In postnatal day 3–9 (P3-P9) mice, optogenetic activation of channelrhodopsin-2 (ChR2) expressed in GABAergic interneurons reduced the frequency of EPSCs in cortical neurons, suggesting that GABA exerted an inhibitory effect on the network. These data confirmed the results of another recent study (Kirmse et al., 2015) in which different techniques were used to show that, in P3-P4 animals, the reversal potential of GABA-mediated currents (EGABA) was close to the resting membrane potential (Em) and that GABA application failed to increase neuronal activity, suggesting an overall inhibitory mode of action.
In contrast to the in vivo results, experiments performed on acute slices from P2-P8 animals conclusively showed GABA to increase the EPSC frequency, suggesting an excitatory effect; this differed from results obtained in slices from older P9-P15 animals where a reduction of EPSC frequency upon GABA activation suggested an inhibitory effect. These data confirmed the results from several classic slice studies on which the theory of developmental excitatory/inhibitory switch of GABA signaling was based (for review, see Ben-Ari et al., 2007).
The obvious question, then, is what explains this striking difference between the in vitro and in vivo results, especially because the experimental techniques used for both were nearly identical. The authors investigated potential artifacts by modifying slice experimental conditions. Because animals were anesthetized during in vivo recordings, it was important to rule out any effects of anesthesia itself. Indeed, the authors found that GABA remained excitatory in slices exposed to 10 mm urethane. The authors also modified the slicing procedure (using a choline-based solution), ACSF electrolyte composition (to more closely resemble that of in vivo environment), and temperature (to 36°C), but the excitatory GABA action persisted. The reason for excitatory GABA effects in immature brain slices thus remained unanswered. Nonetheless, several potential mechanisms were not addressed.
It is well known that acute brain slices are not always a reliable experimental model, and one must take care to extrapolate data, including those on mode of GABAergic effects, onto an in vivo situation (Zilberter et al., 2010). There have been a number of studies showing that GABAergic signaling could be affected by conditions and alterations in acute brain slices, those not accounted for by the authors.

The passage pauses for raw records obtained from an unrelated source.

<file path="config.mk">
export PLATFORM = sky130hd
export DESIGN_NAME = it_block_ctrl
export DESIGN_NICKNAME = d
export VERILOG_FILES = /design/src/rtl/it_block_ctrl.sv
export SDC_FILE = /design/constraint.sdc
export NUM_CORES = 1
export LEC_CHECK = 0
export ABC_AREA = 1
export CAP_MARGIN = 30
export CORE_ASPECT_RATIO = 1.2
export CORE_UTILIZATION = 40
export CTS_CLUSTER_SIZE = 14
export DETAILED_ROUTE_END_ITERATION = 12
export GPL_ROUTABILITY_DRIVEN = 1
export PLACE_DENSITY = 0.9
export SYNTH_ARGS = -nofsm -noshare
export SYNTH_HDL_FRONTEND = slang
export SYNTH_SLANG_ARGS = --single-unit
</file>
<file path="constraint.sdc">
create_clock -name clk -period 3.9 [get_ports clk]
set_input_delay 0.975 -clock clk [delete_from_list [all_inputs] [get_ports clk]]
set_output_delay 0.975 -clock clk [all_outputs]
set_load 0.005 [all_outputs]
</file>
<file path="src/rtl/it_block_ctrl.sv">
// ---------------------------------------------------------------------------
// it_block_ctrl
// Thumb-2 IT-block controller. Holds ITSTATE (EPSR IT[7:0]), evaluates the
// condition of the current instruction against the APSR flags, and advances
// ITSTATE as instructions retire. cond_pass gates writeback downstream.
//
// Ports
//   clk            in   1  system clock, rising edge
//   rst            in   1  synchronous reset, active-high
//   apsr_nzcv      in   4  {N,Z,C,V} from the APSR
//   it_start       in   1  IT instruction retiring this cycle
//   it_firstcond   in   4  IT firstcond field
//   it_mask        in   4  IT mask field, raw encoding
//   instr_advance  in   1  non-IT instruction retired this cycle
//   exc_clear      in   1  exception entry/return, clears ITSTATE
//   itstate        out  8  current ITSTATE (registered)
//   in_it_block    out  1  itstate[3:0] != 0
//   cur_cond       out  4  condition of the current instruction
//   cond_pass      out  1  current instruction's condition holds
//   it_last        out  1  current instruction is the last of the block
//   it_remaining   out  3  instructions left including the current one
//   it_error       out  1  registered pulse: an illegal IT was ignored
// ---------------------------------------------------------------------------
module it_block_ctrl (
    input  logic       clk,
    input  logic       rst,
    input  logic [3:0] apsr_nzcv,
    input  logic       it_start,
    input  logic [3:0] it_firstcond,
    input  logic [3:0] it_mask,
    input  logic       instr_advance,
    input  logic       exc_clear,
    output logic [7:0] itstate,
    output logic       in_it_block,
    output logic [3:0] cur_cond,
    output logic       cond_pass,
    output logic       it_last,
    output logic [2:0] it_remaining,
    output logic       it_error
);

    // ARM condition evaluation; the low bit inverts every base test except
    // for 4'b1111, which behaves as "always".
    function automatic logic cond_eval(input logic [3:0] cond, input logic [3:0] nzcv);
        logic n;
        logic z;
        logic c;
        logic v;
        logic base;
        n = nzcv[3];
        z = nzcv[2];
        c = nzcv[1];
        v = nzcv[0];
        case (cond[3:1])
            3'b000:  base = z;
            3'b001:  base = c;
            3'b010:  base = n;
            3'b011:  base = v;
            3'b100:  base = c & ~z;
            3'b101:  base = (n == v);
            3'b110:  base = ~z & (n == v);
            3'b111:  base = 1'b1;
            default: base = 1'b1;
        endcase
        if (cond[0] && (cond != 4'b1111)) begin
            cond_eval = ~base;
        end else begin
            cond_eval = base;
        end
    endfunction

    logic [7:0] itstate_r;
    logic [7:0] itstate_nxt_s;
    logic       it_error_r;
    logic       it_error_nxt_s;
    logic       in_block_s;
    logic       start_legal_s;

    assign in_block_s    = (itstate_r[3:0] != 4'b0000);
    assign start_legal_s = ~in_block_s && (it_mask != 4'b0000) && (it_firstcond != 4'b1111);

    // Next ITSTATE and error pulse, highest priority first.
    always_comb begin
        itstate_nxt_s  = itstate_r;
        it_error_nxt_s = 1'b0;
        if (exc_clear) begin
            itstate_nxt_s = 8'h00;
        end else if (it_start && start_legal_s) begin
            // A legal IT load wins over a simultaneous advance.
            itstate_nxt_s = {it_firstcond, it_mask};
        end else begin
            // An illegal IT is dropped, but a concurrent advance still retires.
            it_error_nxt_s = it_start;
            if (instr_advance && in_block_s) begin
                if (itstate_r[2:0] == 3'b000) begin
                    itstate_nxt_s = 8'h00;
                end else begin
                    // Base condition bits [7:5] stay; the mask shifts up.
                    itstate_nxt_s = {itstate_r[7:5], itstate_r[3:0], 1'b0};
                end
            end else begin
                itstate_nxt_s = itstate_r;
            end
        end
    end

    // State and error registers with synchronous reset.
    always_ff @(posedge clk) begin
        if (rst) begin
            itstate_r  <= 8'h00;
            it_error_r <= 1'b0;
        end else begin
            itstate_r  <= itstate_nxt_s;
            it_error_r <= it_error_nxt_s;
        end
    end

    // Decoded view of the current ITSTATE.
    always_comb begin
        casez (itstate_r[3:0])
            4'b1000: it_remaining = 3'd1;
            4'b?100: it_remaining = 3'd2;
            4'b??10: it_remaining = 3'd3;
            4'b???1: it_remaining = 3'd4;
            default: it_remaining = 3'd0;
        endcase
    end

    assign itstate     = itstate_r;
    assign it_error    = it_error_r;
    assign in_it_block = in_block_s;
    assign cur_cond    = in_block_s ? itstate_r[7:4] : 4'b1110;
    assign it_last     = (itstate_r[3:0] == 4'b1000);
    assign cond_pass   = cond_eval(cur_cond, apsr_nzcv);

endmodule

</file>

Because GABA's inhibitory effects in the adult brain are known to be reversed to excitatory by pathological conditions such as epilepsy and traumatic brain injury, GABA actions in neonatal brain slices might be altered by acute neuronal damage suffered during the slicing procedure (Dzhala et al., 2012). Using a Cl− optical sensor in acute neonatal slices, Dzhala et al. (2012) showed that increased neuronal [Cl−]i (resulting in depolarized EGABA) was correlated with proximity to the slice surface and with neuronal damage, and that GABAA receptor activation by bath-applied isoguvacine was excitatory to the network at depths of 80–100 μm. In contrast, in intact (in toto) neonatal hippocampal preparations, calculated ECl in neurons proximal to the surface was close to or below the assumed Em, and GABA activation by isoguvacine exerted inhibitory effects on spontaneous network activity, basically showing the same discrepancy in EGABA measurements and GABA effects in intact preparations versus brain slices. These results were also consistent with reports from an earlier study showing EGABA in intact immature hippocampus to be close to the neuronal Em (Wong et al., 2005).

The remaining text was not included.